The Global Social Venture Competition began in 1999 as a student-led initiative at the Haas School of Business. In May 2001, Columbia Business School and The Goldman Sachs Foundation partnered with Haas to extend the reach of the competition and to help grow a national platform for social ventures; London Business School joined the competition in June 2003. This unprecedented partnership brings together the academic and financial worlds to support the creation of social ventures. Each year, entrant teams from around the world compete for over $45,000 in cash and travel prizes.
GSVC is unique among business plan competitions, giving equal weight to the venture's financial sustainability and to its social impact. Connect US aims to minimize the $100 to $300 billion social and financial burden of patient non-compliance in the U.S. Healthcare system. Its strategy is simple: provide the pharmaceutical industry with value-added wireless messaging solutions to remind patients to take medication as prescribed by their physicians (the main cause of non-compliance is forgetfulness). Reminders will be created at the prescription's point of sale at no cost to the patient, and messages will be broadcast in real time during the patient's treatment. These reminders will also educate the patient about the drug's benefits and side effects.
Marcos Lara, President and COO of Connect US, aspires to create an entirely new market: Interactive Business-to-Patient (B2P) communications. The team hopes that Connect US will become the leading international provider of low cost, personalized and highly interactive B2P solutions for the healthcare value chain.
The Connect US management team (pictured from left) includes: Raul Rodriguez (PhD, Columbia University, electrical engineering), Guillermo Albizuri '06, Marcos Lara '04, Alberto Lopez (PhD, Columbia University, electrical engineering) and Miguel Lara (an investment banker).
Each year the GSVC Final Event alternates between the three GSVC partnering schools and provides GSVC organizers with an opportunity to collaborate with one another to make improvements to the competition, as well as to network with professionals from all over the world. "Observing GSVC judges debate the merits of business plans was an eye-opening experience," said Jon Daigle '06, "and thanks to Cathy Clark's Social Entrepreneurship course, I was better able to understand how they were evaluating the social impact assessment component as well as financial viability."

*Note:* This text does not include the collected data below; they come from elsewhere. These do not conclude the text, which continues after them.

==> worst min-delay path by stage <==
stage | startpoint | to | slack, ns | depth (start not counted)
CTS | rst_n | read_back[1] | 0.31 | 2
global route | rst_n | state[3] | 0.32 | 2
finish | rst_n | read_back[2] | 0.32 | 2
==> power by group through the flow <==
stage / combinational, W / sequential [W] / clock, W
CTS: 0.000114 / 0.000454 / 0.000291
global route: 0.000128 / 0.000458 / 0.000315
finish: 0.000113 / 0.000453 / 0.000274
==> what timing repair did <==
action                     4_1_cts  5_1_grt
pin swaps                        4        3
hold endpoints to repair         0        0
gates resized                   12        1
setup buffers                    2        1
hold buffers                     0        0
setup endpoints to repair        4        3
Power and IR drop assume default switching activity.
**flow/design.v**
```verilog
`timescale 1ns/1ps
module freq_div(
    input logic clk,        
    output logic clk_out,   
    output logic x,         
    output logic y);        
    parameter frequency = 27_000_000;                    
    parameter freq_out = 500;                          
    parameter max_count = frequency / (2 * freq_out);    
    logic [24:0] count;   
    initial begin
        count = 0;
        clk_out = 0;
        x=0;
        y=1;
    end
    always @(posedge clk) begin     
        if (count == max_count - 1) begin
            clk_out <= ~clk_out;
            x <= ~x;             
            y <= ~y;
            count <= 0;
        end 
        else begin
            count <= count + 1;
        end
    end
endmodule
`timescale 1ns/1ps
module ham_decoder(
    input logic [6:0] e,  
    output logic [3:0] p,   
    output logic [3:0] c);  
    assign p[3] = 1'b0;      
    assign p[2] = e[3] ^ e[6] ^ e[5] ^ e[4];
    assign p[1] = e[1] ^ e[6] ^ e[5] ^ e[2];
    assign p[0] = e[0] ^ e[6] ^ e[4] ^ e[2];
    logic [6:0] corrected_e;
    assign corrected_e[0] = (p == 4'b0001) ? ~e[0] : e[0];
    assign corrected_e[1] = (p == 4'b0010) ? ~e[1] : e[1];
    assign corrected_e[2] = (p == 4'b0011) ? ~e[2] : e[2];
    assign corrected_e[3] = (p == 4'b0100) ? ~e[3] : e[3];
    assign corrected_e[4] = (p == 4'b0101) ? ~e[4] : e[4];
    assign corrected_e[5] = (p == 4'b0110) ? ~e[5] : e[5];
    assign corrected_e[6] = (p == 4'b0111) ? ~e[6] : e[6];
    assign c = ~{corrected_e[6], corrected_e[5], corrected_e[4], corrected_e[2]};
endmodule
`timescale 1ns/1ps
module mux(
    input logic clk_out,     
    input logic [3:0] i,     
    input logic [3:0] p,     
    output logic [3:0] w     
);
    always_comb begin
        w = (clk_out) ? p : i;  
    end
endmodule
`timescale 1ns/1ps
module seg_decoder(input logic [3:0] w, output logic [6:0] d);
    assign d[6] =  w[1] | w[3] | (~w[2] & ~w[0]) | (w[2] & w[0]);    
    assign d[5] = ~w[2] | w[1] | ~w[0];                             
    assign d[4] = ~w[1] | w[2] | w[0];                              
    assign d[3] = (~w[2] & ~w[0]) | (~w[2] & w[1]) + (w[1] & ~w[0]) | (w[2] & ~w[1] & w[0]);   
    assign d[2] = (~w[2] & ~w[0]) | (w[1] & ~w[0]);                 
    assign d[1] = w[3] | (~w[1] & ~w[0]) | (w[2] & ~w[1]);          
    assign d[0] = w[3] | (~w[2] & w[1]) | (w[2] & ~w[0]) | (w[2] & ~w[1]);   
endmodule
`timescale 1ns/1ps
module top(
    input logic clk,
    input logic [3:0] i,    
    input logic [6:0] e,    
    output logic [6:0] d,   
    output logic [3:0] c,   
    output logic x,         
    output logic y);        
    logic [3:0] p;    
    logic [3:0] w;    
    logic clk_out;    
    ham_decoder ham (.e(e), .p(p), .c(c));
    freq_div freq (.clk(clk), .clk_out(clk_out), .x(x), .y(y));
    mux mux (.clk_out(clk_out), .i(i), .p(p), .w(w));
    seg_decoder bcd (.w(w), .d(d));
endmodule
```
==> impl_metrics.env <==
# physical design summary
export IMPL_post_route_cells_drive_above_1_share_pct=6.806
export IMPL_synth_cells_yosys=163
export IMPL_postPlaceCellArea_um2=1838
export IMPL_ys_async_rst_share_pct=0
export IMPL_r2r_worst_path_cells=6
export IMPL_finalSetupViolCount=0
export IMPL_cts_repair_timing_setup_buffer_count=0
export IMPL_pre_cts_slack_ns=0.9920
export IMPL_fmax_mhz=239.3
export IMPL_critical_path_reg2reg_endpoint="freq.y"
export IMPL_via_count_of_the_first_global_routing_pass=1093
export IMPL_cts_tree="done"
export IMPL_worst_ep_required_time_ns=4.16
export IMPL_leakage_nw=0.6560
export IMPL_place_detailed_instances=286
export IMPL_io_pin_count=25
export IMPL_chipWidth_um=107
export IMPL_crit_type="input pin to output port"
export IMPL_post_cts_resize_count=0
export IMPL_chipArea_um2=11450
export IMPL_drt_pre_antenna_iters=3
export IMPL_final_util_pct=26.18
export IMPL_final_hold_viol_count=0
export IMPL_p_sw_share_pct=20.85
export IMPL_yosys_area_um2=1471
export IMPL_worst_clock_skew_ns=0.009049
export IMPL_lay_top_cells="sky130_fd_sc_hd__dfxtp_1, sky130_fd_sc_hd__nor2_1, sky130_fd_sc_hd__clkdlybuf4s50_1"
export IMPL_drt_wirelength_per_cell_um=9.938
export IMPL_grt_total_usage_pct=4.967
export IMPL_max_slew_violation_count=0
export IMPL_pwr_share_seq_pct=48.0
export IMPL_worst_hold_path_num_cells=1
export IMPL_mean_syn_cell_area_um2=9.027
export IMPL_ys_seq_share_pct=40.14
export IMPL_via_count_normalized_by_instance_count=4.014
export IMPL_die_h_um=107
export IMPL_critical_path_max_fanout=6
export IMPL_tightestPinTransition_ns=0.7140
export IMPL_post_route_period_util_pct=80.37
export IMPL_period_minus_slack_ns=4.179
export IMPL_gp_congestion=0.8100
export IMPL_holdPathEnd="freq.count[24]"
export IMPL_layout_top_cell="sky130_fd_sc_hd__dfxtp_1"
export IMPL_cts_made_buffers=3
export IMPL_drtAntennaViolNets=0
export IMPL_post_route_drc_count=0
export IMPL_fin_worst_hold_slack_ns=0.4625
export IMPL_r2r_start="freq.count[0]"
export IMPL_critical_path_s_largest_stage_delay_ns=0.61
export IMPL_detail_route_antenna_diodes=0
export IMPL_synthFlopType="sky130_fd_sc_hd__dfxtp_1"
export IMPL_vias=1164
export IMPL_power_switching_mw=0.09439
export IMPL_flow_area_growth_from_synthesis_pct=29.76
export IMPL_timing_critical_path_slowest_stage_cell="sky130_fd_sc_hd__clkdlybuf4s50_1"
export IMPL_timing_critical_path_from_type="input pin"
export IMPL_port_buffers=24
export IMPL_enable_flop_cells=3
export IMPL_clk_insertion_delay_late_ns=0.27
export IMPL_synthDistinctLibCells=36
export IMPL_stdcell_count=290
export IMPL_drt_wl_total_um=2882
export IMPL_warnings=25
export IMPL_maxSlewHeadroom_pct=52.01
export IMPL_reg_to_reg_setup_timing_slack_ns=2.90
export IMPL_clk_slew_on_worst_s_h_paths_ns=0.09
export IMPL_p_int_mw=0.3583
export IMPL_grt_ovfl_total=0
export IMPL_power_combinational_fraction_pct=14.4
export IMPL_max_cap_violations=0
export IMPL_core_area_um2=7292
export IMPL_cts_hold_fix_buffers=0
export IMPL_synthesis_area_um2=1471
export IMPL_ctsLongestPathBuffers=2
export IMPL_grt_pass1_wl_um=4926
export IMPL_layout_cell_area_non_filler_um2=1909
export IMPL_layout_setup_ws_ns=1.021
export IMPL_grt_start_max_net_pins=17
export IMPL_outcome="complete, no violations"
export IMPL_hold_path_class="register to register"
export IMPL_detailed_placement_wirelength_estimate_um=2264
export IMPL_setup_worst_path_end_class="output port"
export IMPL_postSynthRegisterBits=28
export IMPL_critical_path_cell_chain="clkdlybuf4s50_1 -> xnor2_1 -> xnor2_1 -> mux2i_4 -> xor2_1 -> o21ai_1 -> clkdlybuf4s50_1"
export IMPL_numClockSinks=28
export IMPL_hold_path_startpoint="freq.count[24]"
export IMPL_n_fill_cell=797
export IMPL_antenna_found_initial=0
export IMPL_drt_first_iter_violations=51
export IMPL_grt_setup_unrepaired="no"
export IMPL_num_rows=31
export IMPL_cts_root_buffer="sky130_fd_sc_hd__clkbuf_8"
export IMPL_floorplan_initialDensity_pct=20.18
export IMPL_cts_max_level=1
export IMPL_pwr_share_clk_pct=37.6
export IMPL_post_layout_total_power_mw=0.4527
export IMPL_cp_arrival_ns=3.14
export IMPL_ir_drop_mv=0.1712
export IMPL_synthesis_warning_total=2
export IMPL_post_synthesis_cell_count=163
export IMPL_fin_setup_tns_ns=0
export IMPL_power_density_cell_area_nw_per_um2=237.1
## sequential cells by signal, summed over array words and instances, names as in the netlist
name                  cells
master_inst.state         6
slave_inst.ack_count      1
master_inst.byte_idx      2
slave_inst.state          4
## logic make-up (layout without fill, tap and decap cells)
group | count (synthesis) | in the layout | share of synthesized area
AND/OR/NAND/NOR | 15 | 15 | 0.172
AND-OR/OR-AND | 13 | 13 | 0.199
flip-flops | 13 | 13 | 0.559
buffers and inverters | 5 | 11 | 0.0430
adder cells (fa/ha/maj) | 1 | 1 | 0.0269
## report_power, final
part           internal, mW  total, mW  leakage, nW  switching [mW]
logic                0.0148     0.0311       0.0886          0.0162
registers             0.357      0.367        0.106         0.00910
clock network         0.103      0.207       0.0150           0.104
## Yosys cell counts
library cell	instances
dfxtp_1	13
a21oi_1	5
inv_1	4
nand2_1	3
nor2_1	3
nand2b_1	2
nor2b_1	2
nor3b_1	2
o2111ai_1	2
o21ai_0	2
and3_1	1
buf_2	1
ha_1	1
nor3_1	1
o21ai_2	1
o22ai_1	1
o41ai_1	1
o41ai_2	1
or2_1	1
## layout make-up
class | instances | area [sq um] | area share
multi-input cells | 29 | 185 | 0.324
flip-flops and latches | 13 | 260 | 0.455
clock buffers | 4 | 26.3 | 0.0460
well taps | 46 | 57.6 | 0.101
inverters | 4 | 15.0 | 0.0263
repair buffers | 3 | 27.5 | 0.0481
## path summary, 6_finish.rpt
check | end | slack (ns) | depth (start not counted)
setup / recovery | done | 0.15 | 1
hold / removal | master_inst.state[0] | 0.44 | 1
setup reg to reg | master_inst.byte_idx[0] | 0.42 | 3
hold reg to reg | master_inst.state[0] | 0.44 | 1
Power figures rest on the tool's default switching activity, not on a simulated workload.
<file path="./design.v">
module traffic_light(
    input wire clk,
    input wire rst,
    input wire tick,
    output reg ns_g, ns_y, ns_r,
    output reg ew_g, ew_y, ew_r
);
    localparam S_NS_G = 2'b00,    
               S_NS_Y = 2'b01,    
               S_EW_G = 2'b10,    
               S_EW_Y = 2'b11;    
    reg [1:0] state, next_state;
    reg [2:0] tick_count, next_tick_count;  
    always @(*) begin
        next_state = state;
        next_tick_count = tick_count;
        case (state)
            S_NS_G: begin
                if (tick) begin
                    if (tick_count == 3'd4) begin
                        next_state = S_NS_Y;
                        next_tick_count = 0;
                    end else begin
                        next_tick_count = tick_count + 1;
                    end
                end
            end
            S_NS_Y: begin
                if (tick) begin
                    if (tick_count == 3'd1) begin
                        next_state = S_EW_G;
                        next_tick_count = 0;
                    end else begin
                        next_tick_count = tick_count + 1;
                    end
                end
            end
            S_EW_G: begin
                if (tick) begin
                    if (tick_count == 3'd4) begin
                        next_state = S_EW_Y;
                        next_tick_count = 0;
                    end else begin
                        next_tick_count = tick_count + 1;
                    end
                end
            end
            S_EW_Y: begin
                if (tick) begin
                    if (tick_count == 3'd1) begin
                        next_state = S_NS_G;
                        next_tick_count = 0;
                    end else begin
                        next_tick_count = tick_count + 1;
                    end
                end
            end
            default: begin
                next_state = S_NS_G;
                next_tick_count = 0;
            end
        endcase
    end
    always @(posedge clk) begin
        if (rst) begin
            state <= S_NS_G;
            tick_count <= 0;
        end else begin
            state <= next_state;
            tick_count <= next_tick_count;
        end
    end
    always @(*) begin
        ns_g = 0; ns_y = 0; ns_r = 0;
        ew_g = 0; ew_y = 0; ew_r = 0;
        case (state)
            S_NS_G: begin
                ns_g = 1; ns_y = 0; ns_r = 0;
                ew_g = 0; ew_y = 0; ew_r = 1;
            end
            S_NS_Y: begin
                ns_g = 0; ns_y = 1; ns_r = 0;
                ew_g = 0; ew_y = 0; ew_r = 1;
            end
            S_EW_G: begin
                ns_g = 0; ns_y = 0; ns_r = 1;
                ew_g = 1; ew_y = 0; ew_r = 0;
            end
            S_EW_Y: begin
                ns_g = 0; ns_y = 0; ns_r = 1;
                ew_g = 0; ew_y = 1; ew_r = 0;
            end
            default: begin
                ns_g = 1; ns_y = 0; ns_r = 0;
                ew_g = 0; ew_y = 0; ew_r = 1;
            end
        endcase
    end
endmodule
</file>
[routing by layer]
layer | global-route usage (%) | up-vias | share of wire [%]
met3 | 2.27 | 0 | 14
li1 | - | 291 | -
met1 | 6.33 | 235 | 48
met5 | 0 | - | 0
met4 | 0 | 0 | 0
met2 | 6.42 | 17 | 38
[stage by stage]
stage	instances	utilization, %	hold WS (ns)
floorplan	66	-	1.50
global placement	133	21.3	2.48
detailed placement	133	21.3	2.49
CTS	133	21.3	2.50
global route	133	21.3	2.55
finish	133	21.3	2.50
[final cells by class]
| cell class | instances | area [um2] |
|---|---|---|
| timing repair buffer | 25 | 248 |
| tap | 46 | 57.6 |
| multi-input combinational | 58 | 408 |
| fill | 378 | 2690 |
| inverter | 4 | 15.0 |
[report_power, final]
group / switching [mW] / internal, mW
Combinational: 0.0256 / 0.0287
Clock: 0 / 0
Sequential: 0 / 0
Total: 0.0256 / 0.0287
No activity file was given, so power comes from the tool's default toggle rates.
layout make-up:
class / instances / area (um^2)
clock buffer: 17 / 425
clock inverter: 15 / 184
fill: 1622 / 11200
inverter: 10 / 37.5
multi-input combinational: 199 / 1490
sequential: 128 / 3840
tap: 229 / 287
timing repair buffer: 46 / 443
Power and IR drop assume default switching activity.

In addition to Connect US, GSVC awarded the following prizes at this year's final event:
First Place ($25,000): World of Good (UC Berkeley, Haas School of Business) distributes a line of globally sourced fair trade gifts and accessories under fair trade guidelines that generate employment for women and disadvantaged communities, promise a living wage, and promote social and economic development.
Third Place ($5,000): Fuelture (University of Pennsylvania, Wharton School, and London Business School) will support converting high-mileage urban vehicles (especially taxis and small delivery vans) to automotive propane or liquefied petroleum gas (LPG) instead of gasoline, which would reduce running costs and improve urban air quality. Fuelture would simplify the conversion process and create a chain of filling stations.
Honorable mentions went to Fuerza Research (Northwestern University, Kellogg School of Management) and MicroCredit Enterprises (UC Berkeley, Haas School of Business and UC Davis, Graduate School of Management).
The Social Impact Assessment Prize ($5,000) was awarded to Human Service Fellowship (Northwestern, Kellogg School of Management) for its plan to facilitate the hiring of skilled health workers by HIV/AIDS organizations in Sub-Saharan Africa. The honorable mention for this prize went to World of Good.